$ cat src/rtl/march_mark_pkg.sv
package march_mark_pkg;

  localparam int HEAD_BIT = 0;
  localparam int DIR_BIT  = 1;
  localparam int TAIL_BIT = 2;
  localparam int MARK_W   = 3;

  typedef enum logic [1:0] {
    PH_IDLE = 2'd0,
    PH_PAIR = 2'd1,
    PH_LAST = 2'd2
  } phase_e;

  // Effective program length: at least one gene, at most the capacity.
  function automatic int clamp_len(input int raw, input int cap);
    int r;
    r = raw;
    if (r < 1)   r = 1;
    if (r > cap) r = cap;
    return r;
  endfunction

  // Shared boundary value for a neighbouring tail/head pair.
  function automatic logic link_of(input logic tail_a, input logic head_b);
    return tail_a | head_b;
  endfunction

  // Number of marker bits that a pair repair raises from 0 to 1.
  function automatic logic [1:0] link_cost(input logic tail_a, input logic head_b);
    logic l;
    l = link_of(tail_a, head_b);
    return {1'b0, l & ~tail_a} + {1'b0, l & ~head_b};
  endfunction

endpackage

$ cat src/rtl/march_mark_ctrl.sv
module march_mark_ctrl
  import march_mark_pkg::*;
#(
  parameter int MAX_GENES = 16,
  parameter int LEN_W     = 5,
  parameter int IDX_W     = 4
) (
  input  logic             clk,
  input  logic             rst_n,
  input  logic             go,
  input  logic [LEN_W-1:0] len_in,
  output logic             busy,
  output logic             done,
  output logic             load_ev,
  output logic             pair_ev,
  output logic             last_ev,
  output logic [IDX_W-1:0] pair_idx,
  output logic [LEN_W-1:0] len_q
);

  phase_e phase_q;
  logic   done_q;
  logic   pair_final;

  assign load_ev    = (phase_q == PH_IDLE) && go;
  assign pair_ev    = (phase_q == PH_PAIR);
  assign last_ev    = (phase_q == PH_LAST);
  assign busy       = (phase_q != PH_IDLE);
  assign done       = done_q;
  assign pair_final = ((LEN_W'(pair_idx) + LEN_W'(2)) == len_q);

  always_ff @(posedge clk or negedge rst_n) begin
    if (!rst_n) begin
      phase_q  <= PH_IDLE;
      pair_idx <= '0;
      len_q    <= LEN_W'(1);
      done_q   <= 1'b0;
    end else begin
      done_q <= 1'b0;
      unique case (phase_q)
        PH_IDLE: begin
          if (go) begin
            len_q    <= len_in;
            pair_idx <= '0;
            phase_q  <= (len_in == LEN_W'(1)) ? PH_LAST : PH_PAIR;
          end
        end
        PH_PAIR: begin
          if (pair_final) phase_q <= PH_LAST;
          else            pair_idx <= pair_idx + 1'b1;
        end
        PH_LAST: begin
          phase_q <= PH_IDLE;
          done_q  <= 1'b1;
        end
        default: phase_q <= PH_IDLE;
      endcase
    end
  end

endmodule

$ cat src/rtl/march_mark_link.sv
module march_mark_link
  import march_mark_pkg::*;
(
  input  logic       tail_a,
  input  logic       head_b,
  output logic       link,
  output logic [1:0] cost
);

  assign link = link_of(tail_a, head_b);
  assign cost = link_cost(tail_a, head_b);

endmodule

$ cat src/rtl/march_mark_fix.sv
module march_mark_fix
  import march_mark_pkg::*;
#(
  parameter int MAX_GENES = 16,
  parameter int PAY_W     = 5
) (
  input  logic                                        clk,
  input  logic                                        rst_n,
  input  logic                                        go,
  input  logic [$clog2(MAX_GENES+1)-1:0]              prog_len,
  input  logic [MAX_GENES*(march_mark_pkg::MARK_W+PAY_W)-1:0] prog_in,
  output logic [MAX_GENES*(march_mark_pkg::MARK_W+PAY_W)-1:0] prog_out,
  output logic                                        busy,
  output logic                                        done,
  output logic [$clog2(2*MAX_GENES+1)-1:0]            fix_count
);

  localparam int GENE_W = MARK_W + PAY_W;
  localparam int LEN_W  = $clog2(MAX_GENES + 1);
  localparam int IDX_W  = (MAX_GENES > 1) ? $clog2(MAX_GENES) : 1;
  localparam int CNT_W  = $clog2(2 * MAX_GENES + 1);

  logic [GENE_W-1:0] gene_q [MAX_GENES];
  logic [LEN_W-1:0]  len_in;
  logic [LEN_W-1:0]  len_q;
  logic              load_ev, pair_ev, last_ev;
  logic [IDX_W-1:0]  pair_idx, pair_nxt, last_idx;
  logic              link_val;
  logic [1:0]        link_cost_w;
  logic              head0_miss, last_miss;
  logic [CNT_W-1:0]  cnt_q;

  assign len_in   = LEN_W'(clamp_len(int'(prog_len), MAX_GENES));
  assign pair_nxt = pair_idx + 1'b1;
  assign last_idx = IDX_W'(len_q - 1'b1);

  march_mark_ctrl #(
    .MAX_GENES(MAX_GENES),
    .LEN_W    (LEN_W),
    .IDX_W    (IDX_W)
  ) u_ctrl (
    .clk     (clk),
    .rst_n   (rst_n),
    .go      (go),
    .len_in  (len_in),
    .busy    (busy),
    .done    (done),
    .load_ev (load_ev),
    .pair_ev (pair_ev),
    .last_ev (last_ev),
    .pair_idx(pair_idx),
    .len_q   (len_q)
  );

  march_mark_link u_link (
    .tail_a(gene_q[pair_idx][TAIL_BIT]),
    .head_b(gene_q[pair_nxt][HEAD_BIT]),
    .link  (link_val),
    .cost  (link_cost_w)
  );

  assign head0_miss = ~prog_in[HEAD_BIT];
  assign last_miss  = ~gene_q[last_idx][TAIL_BIT];

  always_ff @(posedge clk or negedge rst_n) begin
    if (!rst_n) begin
      for (int g = 0; g < MAX_GENES; g++) gene_q[g] <= '0;
      cnt_q <= '0;
    end else if (load_ev) begin
      for (int g = 0; g < MAX_GENES; g++) gene_q[g] <= prog_in[g*GENE_W +: GENE_W];
      gene_q[0][HEAD_BIT] <= 1'b1;
      cnt_q <= CNT_W'(head0_miss);
    end else if (pair_ev) begin
      gene_q[pair_idx][TAIL_BIT] <= link_val;
      gene_q[pair_nxt][HEAD_BIT] <= link_val;
      cnt_q <= cnt_q + CNT_W'(link_cost_w);
    end else if (last_ev) begin
      gene_q[last_idx][TAIL_BIT] <= 1'b1;
      cnt_q <= cnt_q + CNT_W'(last_miss);
    end
  end

  for (genvar g = 0; g < MAX_GENES; g++) begin : g_out
    assign prog_out[g*GENE_W +: GENE_W] = gene_q[g];
  end

  assign fix_count = cnt_q;

endmodule

$ cat config.mk
export PLATFORM = sky130hd
export DESIGN_NAME = march_mark_fix
export DESIGN_NICKNAME = d
export VERILOG_FILES = /design/src/rtl/march_mark_pkg.sv /design/src/rtl/march_mark_ctrl.sv /design/src/rtl/march_mark_link.sv /design/src/rtl/march_mark_fix.sv
export SDC_FILE = /design/constraint.sdc
export NUM_CORES = 1
export LEC_CHECK = 0
export BUFFER_PORTS_ARGS = -buffer_cell sky130_fd_sc_hd__buf_2
export CAP_MARGIN = 20
export CORE_MARGIN = 2
export CORE_UTILIZATION = 40
export CTS_CLUSTER_SIZE = 16
export DETAILED_ROUTE_END_ITERATION = 8
export PLACE_DENSITY = 0.77
export REMOVE_ABC_BUFFERS = 1
export SYNTH_ARGS = -nofsm -noshare
export SYNTH_HDL_FRONTEND = slang
export SYNTH_SLANG_ARGS = --single-unit
$ cat constraint.sdc
create_clock -name clk -period 8.4 [get_ports clk]
set_input_delay 1.68 -clock clk [delete_from_list [all_inputs] [get_ports clk]]
set_output_delay 1.68 -clock clk [all_outputs]
set_load 0.05 [all_outputs]
==> impl_metrics.xml <==
<?xml version="1.0" encoding="UTF-8"?>
<metrics>
  <group name="outcome">
    <metric name="outcome" unit="">completed</metric>
  </group>
  <group name="sta">
    <metric name="slew_viol_final" unit="">0</metric>
    <metric name="maxClockFrequency" unit="MHz">256</metric>
    <metric name="timing.setup.tns" unit="ps">0</metric>
    <metric name="rsz0062_at_grt" unit="">no</metric>
    <metric name="report.final.hold_viol_count" unit="">0</metric>
    <metric name="timing_worst_slew_pin_value" unit="ps">998</metric>
    <metric name="setup_ws" unit="ps">4490</metric>
    <metric name="final-setup-viol-count" unit="">0</metric>
    <metric name="post-route-period-util" unit="%">46.5</metric>
    <metric name="relSlewSlack" unit="%">32.6</metric>
    <metric name="period_minus_ws_final" unit="ps">3910</metric>
    <metric name="layout_skew" unit="ps">11.0</metric>
    <metric name="finalHoldWorstSlack" unit="ps">467</metric>
  </group>
  <group name="worst_setup_path">
    <metric name="worstSetupStartpoint" unit="">u_ctrl.pair_idx[0]$_DFFE_PN0P_</metric>
    <metric name="crit_path_max_fanout" unit="">17</metric>
    <metric name="r2r_startpoint" unit="">u_ctrl.pair_idx[0]$_DFFE_PN0P_</metric>
    <metric name="setup.worst_path.start_class" unit="">flip-flop</metric>
    <metric name="setup.worst_path.end_class" unit="">flip-flop</metric>
    <metric name="crit_type" unit="">flip-flop to flip-flop</metric>
    <metric name="required" unit="ps">8700</metric>
    <metric name="worstPathArrival" unit="ps">4200</metric>
  </group>
  <group name="synth">
    <metric name="synth_xor_xnor_area_share" unit="%">1.43</metric>
    <metric name="syn_area_per_cell" unit="sq um">8.84</metric>
    <metric name="synth_top_flop_cell" unit="">sky130_fd_sc_hd__dfrtp_1</metric>
    <metric name="synth.lib_cells_used.distinct" unit="">49</metric>
    <metric name="synth_compound_gate_area_share" unit="%">10.5</metric>
    <metric name="multiplexer_area_fraction_after_synthesis" unit="%">6.19</metric>
    <metric name="dominant_combinational_cell_family_by_area_after_synthesis" unit="">simple AND/OR/NAND/NOR gates</metric>
    <metric name="asyncSetResetFlopFracSynth" unit="%">100</metric>
    <metric name="yosys_register_bits" unit="">146</metric>
    <metric name="postSynthCellCount" unit="">832</metric>
    <metric name="yosys.area_share.simple" unit="%">25.4</metric>
    <metric name="syn_area" unit="sq um">7360</metric>
    <metric name="synth_adder_area_share" unit="%">2.82</metric>
    <metric name="edff_count_synth" unit="">0</metric>
    <metric name="ys_warn_count" unit="">0</metric>
    <metric name="ys_seq_area_share" unit="%">49.7</metric>
  </group>
  <group name="routing">
    <metric name="drc_errors" unit="">0</metric>
    <metric name="first_iter_violations" unit="">466</metric>
    <metric name="drt-total-wl" unit="um">20900</metric>
    <metric name="routed-via-count" unit="">6842</metric>
    <metric name="routedWlPerCell" unit="um">15.9</metric>
    <metric name="ant_nets" unit="">0</metric>
    <metric name="drt_first_pass_iters" unit="">4</metric>
    <metric name="avgViaCountPerCell" unit="">5.19</metric>
  </group>
  <group name="clock_tree">
    <metric name="holdBufCountCts" unit="">0</metric>
    <metric name="max-clock-path-buffers" unit="">2</metric>
    <metric name="worst_setup_hold_path_clk_slew" unit="ps">70</metric>
    <metric name="cts_root_buf" unit="">sky130_fd_sc_hd__clkbuf_16</metric>
    <metric name="tritoncts" unit="">done</metric>
    <metric name="clock_latency" unit="ps">430</metric>
    <metric name="clock_sink_count" unit="">146</metric>
    <metric name="inserted_clock_buffers" unit="">17</metric>
    <metric name="cts_setup_buffers" unit="">0</metric>
    <metric name="post_cts.resized_instances" unit="">0</metric>
    <metric name="maximum_level_of_the_cts_h_tree" unit="">4</metric>
  </group>
  <group name="cells_and_area">
    <metric name="fill_cells" unit="">1687</metric>
    <metric name="final_area" unit="sq um">9430</metric>
    <metric name="nets" unit="">1227</metric>
    <metric name="layout_overhead_on_the_synthesized_area" unit="%">28.2</metric>
    <metric name="drive_above_1_share" unit="%">31.5</metric>
  </group>
  <group name="place">
    <metric name="gp_congestion" unit="">0.891</metric>
    <metric name="detailed_place.area" unit="sq um">8820</metric>
    <metric name="detailed_place_hpwl" unit="um">14900</metric>
    <metric name="placement.io_buffers" unit="">271</metric>
    <metric name="dpl_worst_slack" unit="ps">4580</metric>
  </group>
  <group name="pwr">
    <metric name="vdd.ir_drop.worst" unit="mV">0.296</metric>
    <metric name="finalPower" unit="mW">4.77</metric>
    <metric name="power.leakage" unit="nW">5.02</metric>
    <metric name="p_per_area" unit="nW/um^2">505</metric>
  </group>
  <group name="global_route">
    <metric name="grt_antenna_before_repair" unit="">1</metric>
    <metric name="grt_first_pass_wirelength" unit="um">34600</metric>
    <metric name="grt.total_usage" unit="%">21.9</metric>
    <metric name="first_global_vias" unit="">6823</metric>
    <metric name="grt_remaining_overflow" unit="">0</metric>
    <metric name="grt_start_max_net_pins" unit="">75</metric>
  </group>
  <group name="die">
    <metric name="floorplan.die.height" unit="um">140</metric>
    <metric name="core_region_area" unit="sq um">18000</metric>
    <metric name="starting_density" unit="%">40.8</metric>
    <metric name="placement_rows" unit="">49</metric>
    <metric name="boundaryPins" unit="">272</metric>
    <metric name="area_of_the_die" unit="sq um">19500</metric>
    <metric name="die_width" unit="um">140</metric>
  </group>
  <group name="job">
    <metric name="cap_viol_max_count" unit="">0</metric>
  </group>
  <group name="hold_path">
    <metric name="min-delay-path-class" unit="">flip-flop to flip-flop</metric>
    <metric name="hp-start" unit="">prog_out[65]$_DFFE_PN0P_</metric>
  </group>
</metrics>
|---|
*What is required*: Proceeding from the line containing "export SYNTH_SLANG_ARGS = --single-unit" through the line containing "set_output_delay 1.68 -clock", transcribe the lines above exactly, both end lines included.

*Written solution*:
export SYNTH_SLANG_ARGS = --single-unit
$ cat constraint.sdc
create_clock -name clk -period 8.4 [get_ports clk]
set_input_delay 1.68 -clock clk [delete_from_list [all_inputs] [get_ports clk]]
set_output_delay 1.68 -clock clk [all_outputs]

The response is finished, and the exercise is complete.